Sky News veteran exposes 'woke' madness behind the scenes: 'It was propaganda!'
Former Sky News anchor Colin Brazier was asked why exactly he quit the popular channel for a job at GB News during an appearance on this week's Daily Expresso podcast - and slammed his former employer for using "propaganda". Speaking to Daily Express' JJ Anisiobi, Brazier admitted that he quit his job after more than 20 years "of his own volition".
He explained: "I'd been there for more than 20 years. I'd gone to Sky because it wasn't the BBC, it was to the right of the BBC. It felt more representative of British public opinion. Over those 20 plus years, I left in 2021... maybe it's changed in those intervening five years, but I doubt it.
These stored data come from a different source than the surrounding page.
--- config.mk ---
export PLATFORM = sky130hd
export DESIGN_NAME = lcd_command_to_serial_bridge
export DESIGN_NICKNAME = d
export VERILOG_FILES = /design/src/rtl/lcdsb_pkg.sv /design/src/rtl/lcdsb_front.sv /design/src/rtl/lcdsb_queue.sv /design/src/rtl/lcdsb_back.sv /design/src/rtl/lcd_command_to_serial_bridge.sv
export SDC_FILE = /design/constraint.sdc
export NUM_CORES = 1
export LEC_CHECK = 0
export BUFFER_PORTS_ARGS = -buffer_cell sky130_fd_sc_hd__buf_2
export CAP_MARGIN = 20
export CELL_PAD_IN_SITES_DETAIL_PLACEMENT = 0
export CELL_PAD_IN_SITES_GLOBAL_PLACEMENT = 1
export CORE_ASPECT_RATIO = 0.8
export CORE_MARGIN = 1.5
export CORE_UTILIZATION = 27
export DETAILED_ROUTE_END_ITERATION = 8
export HOLD_SLACK_MARGIN = 0.1
export PLACE_DENSITY = 0.46
export REMOVE_ABC_BUFFERS = 1
export SYNTH_ARGS = -nofsm -noshare
export SYNTH_HDL_FRONTEND = slang
export SYNTH_SLANG_ARGS = --single-unit
--- constraint.sdc ---
create_clock -name clk -period 3.9 [get_ports clk]
set_input_delay 0.78 -clock clk [delete_from_list [all_inputs] [get_ports clk]]
set_output_delay 0.78 -clock clk [all_outputs]
set_load 0.02 [all_outputs]
==> config.mk <==
export PLATFORM = sky130hd
export DESIGN_NAME = drne_ctrl
export DESIGN_NICKNAME = d
export VERILOG_FILES = /design/src/rtl/core/drne_pkg.sv /design/src/rtl/core/drne_ctrl.sv
export SDC_FILE = /design/constraint.sdc
export NUM_CORES = 1
export LEC_CHECK = 0
export BUFFER_PORTS_ARGS = -buffer_cell sky130_fd_sc_hd__buf_4
export CORE_MARGIN = 8
export CORE_UTILIZATION = 48
export CTS_CLUSTER_DIAMETER = 120
export CTS_CLUSTER_SIZE = 8
export DETAILED_ROUTE_END_ITERATION = 16
export GPL_ROUTABILITY_DRIVEN = 0
export GPL_TIMING_DRIVEN = 1
export PLACE_DENSITY_LB_ADDON = 0.12
export REMOVE_ABC_BUFFERS = 1
export SLEW_MARGIN = 20
export SYNTH_ARGS = -nofsm -noshare
export SYNTH_HDL_FRONTEND = slang
export SYNTH_SLANG_ARGS = --single-unit
==> constraint.sdc <==
create_clock -name clk -period 2 [get_ports clk]
set_input_delay 0.4 -clock clk [delete_from_list [all_inputs] [get_ports clk]]
set_output_delay 0.4 -clock clk [all_outputs]
set_load 0.02 [all_outputs]
File: src/rtl/core/scsa_front.sv
`timescale 1ns / 1ps
// ----------------------------------------------------------------------------
// scsa_front: request intake and size classing
// Rounds the size, picks the class and queues the word for the back end.
// ----------------------------------------------------------------------------
module scsa_front (
  input  logic                        clk_i,
  input  logic                        rst_ni,
  input  logic                        in_valid_i,
  output logic                        in_stall_o,
  input  logic                        kind_i,
  input  logic [15:0]                 req_size_i,
  input  logic [scsa_pkg::CLS_W-1:0]  free_class_i,
  input  logic [scsa_pkg::SLAB_W-1:0] free_slab_i,
  input  logic [scsa_pkg::BLK_W-1:0]  free_block_i,
  output logic                        q_valid_o,
  input  logic                        q_pop_i,
  output scsa_pkg::req_t              q_word_o
);
  import scsa_pkg::*;

  logic [16:0] rsize;
  req_t        word;
  req_t        slot_q [2];
  logic        rd_q, wr_q;
  logic [1:0]  cnt_q;
  logic        push;

  // classify: first class whose payload size (32 << class) holds the rounded size
  always_comb begin
    rsize        = ({1'b0, req_size_i} + 17'(GRAIN - 1)) & ~17'(GRAIN - 1);
    word         = '0;
    word.is_free = kind_i;
    word.zero    = (req_size_i == 16'd0);
    word.big     = (rsize > 17'(32 << (NUM_SIZE_CLASSES - 1)));
    word.slab    = free_slab_i;
    word.blk     = free_block_i;
    word.cls     = free_class_i;
    if (!kind_i) begin
      word.cls = '0;
      for (int c = NUM_SIZE_CLASSES - 1; c >= 0; c--) begin
        if (rsize <= 17'(32 << c)) word.cls = CLS_W'(c);
      end
    end
  end

  assign in_stall_o = (cnt_q == 2'd2);
  assign push       = in_valid_i && !in_stall_o;
  assign q_valid_o  = (cnt_q != 2'd0);
  assign q_word_o   = slot_q[rd_q];

  // two-entry queue
  always_ff @(posedge clk_i) begin
    if (push) slot_q[wr_q] <= word;
  end

  always_ff @(posedge clk_i or negedge rst_ni) begin
    if (!rst_ni) begin
      rd_q  <= 1'b0;
      wr_q  <= 1'b0;
      cnt_q <= 2'd0;
    end else begin
      if (push) wr_q <= ~wr_q;
      if (q_pop_i) rd_q <= ~rd_q;
      cnt_q <= cnt_q + 2'(push) - 2'(q_pop_i);
    end
  end

endmodule

File: config.mk
export PLATFORM = sky130hd
export DESIGN_NAME = scsa_front
export DESIGN_NICKNAME = d
export VERILOG_FILES = /design/src/rtl/core/scsa_pkg.sv /design/src/rtl/core/scsa_front.sv
export SDC_FILE = /design/constraint.sdc
export NUM_CORES = 1
export LEC_CHECK = 0
export ABC_AREA = 0
export ABC_CLOCK_PERIOD_IN_PS = 3490
export BUFFER_PORTS_ARGS = -buffer_cell sky130_fd_sc_hd__buf_2
export CAP_MARGIN = 40
export CORE_MARGIN = 2
export CORE_UTILIZATION = 45
export DETAILED_ROUTE_END_ITERATION = 7
export HOLD_SLACK_MARGIN = 0.15
export PLACE_DENSITY_LB_ADDON = 0.12
export SKIP_CTS_REPAIR_TIMING = 1
export SLEW_MARGIN = 40
export SYNTH_ARGS = -nofsm -noshare
export SYNTH_HDL_FRONTEND = slang
export SYNTH_SLANG_ARGS = --single-unit
export TNS_END_PERCENT = 50
File: constraint.sdc
create_clock -name clk_i -period 3.49 [get_ports clk_i]
set_input_delay 0.349 -clock clk_i [delete_from_list [all_inputs] [get_ports clk_i]]
set_output_delay 0.349 -clock clk_i [all_outputs]
set_load 0.02 [all_outputs]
"It had become, by the time I left, something which it wasn't in the beginning. It had become woke, it had become dogmatic, in my opinion. There were punctuation marks along that narrative story wokewards which I remember, and which I think some of the people who were loyal viewers of Sky News remember as well."
Citing examples, he went on: "Whether that was the 2015 migrant crisis, whether it was the Brexit vote... The way that news station covered those events, I think, was pretty corrosive of public trust. It was certainly corrosive of my trust in the institution.
"I'd spent 10 years hoping that some sort of more representative alternative would emerge, and that was GB News. So when the opportunity came, I jumped as high as I could, as quickly as I could."
Anisiobi chimed in: "I feel like Sky News today is less relevant than it's ever been. Nobody seems to watch it anymore."
Which is when Brazier really struck the killing blow, replying: "I hope that's true. Nobody did [watch it], that's the great myth, that it punched so far above its weight. In other newsrooms, people watched it. In government and PR offices, people watched it.
"In the corridors of power it was on, and maybe in the odd hotel... but beyond that, I'm not sure people really watched it like they watch mainstream TV, Antiques Roadshow or whatever. They're not watching in numbers.
"But that was useful to Sky corporately because it meant that they had this lobbying power. I think Sky News helped them open up the corridors of power if they were looking for regulatory changes or something. It helped cleanse and rinse the image of Sky, which was tarnished, you could argue, by the association with Rupert Murdoch."
He fumed that Sky had decided to concentrate on climate change and Black Lives Matter, claiming its climate change coverage "wasn't news, actually, it was propaganda and activism, that idea of activism supplanting journalism."